麦冬皂苷B调节Rho A/ROCK1信号通路对胃荷瘤大鼠肿瘤生长的抑制作用

Inhibitory effect of ophiopogonin B on tumor growth in gastric tumor-bearing rats by regulating Rho A/ROCK1 signaling pathway

目的 探讨麦冬皂苷B(ophiopogonin B,OP-B)对胃荷瘤大鼠肿瘤生长的影响及其作用机制。方法 将66只体质量为180~200 g的6周龄SPF级SD大鼠(雌雄各半)按随机数字表法分为模型组,OP-B低、中、高剂量组,激活剂组,每组10只。采用原位移植Walker-256肿瘤组织建立胃荷瘤模型,OP-B低、中、高剂量组大鼠分别灌胃17.5、35、70 mg/kg的OP-B并腹腔注射等量生理盐水,激活剂组灌胃70 mg/kg的OP-B并腹腔注射1 mg/kg的Rho A/ROCK1信号通路激活剂溶血磷脂酸(lysophosphatidic acid, LPA),模型组灌胃和腹腔注射等量的生理盐水;记录移植瘤质量及体积,计算抑瘤率;苏木精-伊红(hematoxylin-eosin, HE)染色观察肿瘤组织形态;原位末端转移酶标记技术(TdT-mediated dUTP-biotin nick end labeling, TUNEL)染色检测肿瘤组织细胞凋亡;免疫组织化学染色检测肿瘤组织细胞核增殖抗原67(proliferating cell nuclear antigen, Ki-67)、切割型半胱氨酸天冬氨酸蛋白水解酶-3(cleaved cysteinyl aspartate specific proteinase-3,Cleaved Caspase-3)表达;实时荧光定量聚合酶链式反应(real-time quantitative polymerase chain reaction, RT-qPCR)法检测Ras同源基因家族蛋白A(Ras homologous gene family member A,Rho A)、Rho相关卷曲螺旋蛋白激酶1(Rho-associated coiled-coil forming protein kinase1,ROCK1)的表达;Western blot检测Rho A、ROCK1蛋白表达。结果 与模型组比较,OP-B低、中、高剂量组肿瘤质量和体积、Ki-67阳性率及Rho A、ROCK1 mRNA和蛋白表达显著降低,抑瘤率、肿瘤细胞凋亡率、Cleaved Caspase-3阳性率显著升高(P<0.05);与OP-B高剂量组比较,激活剂组肿瘤质量和体积、Ki-67阳性率及Rho A、ROCK1 mRNA和蛋白表达显著升高,抑瘤率、肿瘤细胞凋亡率、Cleaved Caspase-3阳性率显著降低(P<0.05)。结论 OP-B可能通过抑制Rho A/ROCK1信号通路的激活,抑制胃荷瘤大鼠肿瘤生长。

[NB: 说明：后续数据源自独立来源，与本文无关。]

<file path="src/rtl/ftoi_pipe.sv">
// Three-stage IEEE-754 single -> int32 converter, round to nearest, ties away from zero.
// Define FTOI_SAT_EN for saturating out-of-range results; otherwise they read 0x80000000.
module ftoi_pipe (
    input  logic        clk,
    input  logic        rst,
    input  logic        in_valid,
    output logic        in_ready,
    input  logic [31:0] in_x,
    output logic        out_valid,
    input  logic        out_ready,
    output logic [31:0] out_y,
    output logic        out_ovf
);

    typedef enum logic [1:0] {
        CLS_ZERO = 2'd0,
        CLS_HALF = 2'd1,
        CLS_NORM = 2'd2,
        CLS_BIG  = 2'd3
    } cls_t;

    logic        stall_s;
    logic        v1_r, v2_r, v3_r;

    cls_t        cls_s;
    logic        s1_sign_r;
    logic [7:0]  s1_exp_r;
    logic [23:0] s1_man_r;
    cls_t        s1_cls_r;
    logic        s1_nan_r;
    logic        s1_min_r;

    logic [4:0]  rsh_s;
    logic [2:0]  lsh_s;
    logic [24:0] shr_s;
    logic [31:0] shl_s;
    logic [31:0] mag_s;
    logic        g_s;
    logic        s2_sign_r;
    cls_t        s2_cls_r;
    logic        s2_nan_r;
    logic        s2_min_r;
    logic [31:0] s2_mag_r;
    logic        s2_g_r;

    logic [31:0] r_s;
    logic [31:0] special_s;
    logic [31:0] y_s;
    logic        ovf_s;

    assign stall_s   = v3_r & ~out_ready;
    assign in_ready  = ~stall_s;
    assign out_valid = v3_r;

    // Classify the incoming exponent.
    always_comb begin
        cls_s = CLS_ZERO;
        if (in_x[30:23] < 8'd126) begin
            cls_s = CLS_ZERO;
        end else if (in_x[30:23] == 8'd126) begin
            cls_s = CLS_HALF;
        end else if (in_x[30:23] <= 8'd157) begin
            cls_s = CLS_NORM;
        end else begin
            cls_s = CLS_BIG;
        end
    end

    // Stage 1 registers: unpacked operand and its class.
    always_ff @(posedge clk or posedge rst) begin
        if (rst) begin
            v1_r      <= 1'b0;
            s1_sign_r <= 1'b0;
            s1_exp_r  <= 8'd0;
            s1_man_r  <= 24'd0;
            s1_cls_r  <= CLS_ZERO;
            s1_nan_r  <= 1'b0;
            s1_min_r  <= 1'b0;
        end else if (!stall_s) begin
            v1_r      <= in_valid;
            s1_sign_r <= in_x[31];
            s1_exp_r  <= in_x[30:23];
            s1_man_r  <= {1'b1, in_x[22:0]};
            s1_cls_r  <= cls_s;
            s1_nan_r  <= (in_x[30:23] == 8'hFF) && (in_x[22:0] != 23'd0);
            s1_min_r  <= (in_x == 32'hCF00_0000);
        end else begin
            v1_r      <= v1_r;
        end
    end

    // The extra low bit of the right shift catches the guard bit for free.
    always_comb begin
        rsh_s = 5'(8'd150 - s1_exp_r);
        lsh_s = 3'(s1_exp_r - 8'd150);
        shr_s = {s1_man_r, 1'b0} >> rsh_s;
        shl_s = {8'd0, s1_man_r} << lsh_s;
        mag_s = 32'd0;
        g_s   = 1'b0;
        case (s1_cls_r)
            CLS_HALF: begin
                mag_s = 32'd0;
                g_s   = 1'b1;
            end
            CLS_NORM: begin
                if (s1_exp_r <= 8'd150) begin
                    mag_s = {8'd0, shr_s[24:1]};
                    g_s   = shr_s[0];
                end else begin
                    mag_s = shl_s;
                    g_s   = 1'b0;
                end
            end
            default: begin
                mag_s = 32'd0;
                g_s   = 1'b0;
            end
        endcase
    end

    // Stage 2 registers: shifted magnitude and guard bit.
    always_ff @(posedge clk or posedge rst) begin
        if (rst) begin
            v2_r      <= 1'b0;
            s2_sign_r <= 1'b0;
            s2_cls_r  <= CLS_ZERO;
            s2_nan_r  <= 1'b0;
            s2_min_r  <= 1'b0;
            s2_mag_r  <= 32'd0;
            s2_g_r    <= 1'b0;
        end else if (!stall_s) begin
            v2_r      <= v1_r;
            s2_sign_r <= s1_sign_r;
            s2_cls_r  <= s1_cls_r;
            s2_nan_r  <= s1_nan_r;
            s2_min_r  <= s1_min_r;
            s2_mag_r  <= mag_s;
            s2_g_r    <= g_s;
        end else begin
            v2_r      <= v2_r;
        end
    end

    // Value reported for NaN, infinities and out-of-range magnitudes.
    always_comb begin
        special_s = 32'h8000_0000;
`ifdef FTOI_SAT_EN
        if (s2_nan_r) begin
            special_s = 32'h0000_0000;
        end else if (s2_sign_r) begin
            special_s = 32'h8000_0000;
        end else begin
            special_s = 32'h7FFF_FFFF;
        end
`else
        special_s = 32'h8000_0000;
`endif
    end

    // Round, apply sign, and pick the special-case result.
    always_comb begin
        r_s   = s2_mag_r + {31'd0, s2_g_r};
        y_s   = 32'd0;
        ovf_s = 1'b0;
        case (s2_cls_r)
            CLS_ZERO: begin
                y_s   = 32'd0;
                ovf_s = 1'b0;
            end
            CLS_HALF, CLS_NORM: begin
                y_s   = s2_sign_r ? (32'd0 - r_s) : r_s;
                ovf_s = 1'b0;
            end
            CLS_BIG: begin
                if (s2_min_r) begin
                    y_s   = 32'h8000_0000;
                    ovf_s = 1'b0;
                end else begin
                    y_s   = special_s;
                    ovf_s = 1'b1;
                end
            end
            default: begin
                y_s   = 32'd0;
                ovf_s = 1'b0;
            end
        endcase
    end

    // Stage 3 registers drive the outputs directly.
    always_ff @(posedge clk or posedge rst) begin
        if (rst) begin
            v3_r    <= 1'b0;
            out_y   <= 32'd0;
            out_ovf <= 1'b0;
        end else if (!stall_s) begin
            v3_r    <= v2_r;
            out_y   <= y_s;
            out_ovf <= ovf_s;
        end else begin
            v3_r    <= v3_r;
        end
    end

endmodule

</file>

Objective To investigate the effect of ophiopogonin B(OP-B)on tumor growth in gastric tumor-bearing rats and its underlying mechanism.Methods Sixty-six SPF SD rats(half male and female,6 weeks old,180~200 g)were randomly divided into model group,low-,medium-and high-dose OP-B groups,and activator group,with 10 rats in each group.The gastric tumor-bearing model was established by orthotopic transplantation of Walker-256 tumor tissue.The rats in the 3 doses groups were given 17.5,35 and 70 mg/kg OP-B,respectively,by gavage and intraperitoneal injection of the same amount of normal saline,and the rats in the activator group were intragastrically administered with 70 mg/kg OP-B and intraperitoneally injected with 1 mg/kg Rho A/ROCK1 signaling pathway activator,lysophosphatidic acid(LPA).The weight and volume of transplanted tumor were recorded to calculate the tumor inhibitory rate.The morphology of tumor tissue was observed with HE staining.The apoptosis of tumor cells were detected by TdT-mediated dUTP-biotin nick end labeling(TUNEL)staining.The expression of proliferating cell nuclear antigen 67(Ki-67)and cleavage cysteine aspartic acid proteolytic enzyme-3(Cleaved Caspase-3)in tumor tissues were detected by immunohistochemical staining.RT-qPCR and Western blotting were utilized to measure the expression of Ras homologous gene family member A(Rho A)and Rho-associated coiled-coil forming protein kinase1(ROCK1)at mRNA and protein levels.Results Compared with the model group,the tumor weight and volume,mRNA and protein levels of Ki-67,Rho A and ROCK1 were significantly decreased,and the tumor inhibitory rate,tumor cell apoptotic rate and Cleaved Caspase-3 protein level were obviously increased in the low-,medium-and high-dose OP-B groups(P<0.05).The activator group had heavier tumor weight and larger volume,increased mRNA and protein expression levels of Ki-67,Rho A and ROCK1,and lower tumor inhibitory rate and apoptotic rate and reduced Cleaved Caspase-3 expression when compared with the high-dose OP-B group(P<0.05).Conclusion OP-B may suppress the tumor growth of gastric tumor-bearing rats by inhibiting the activation of Rho A/ROCK1 signaling pathway.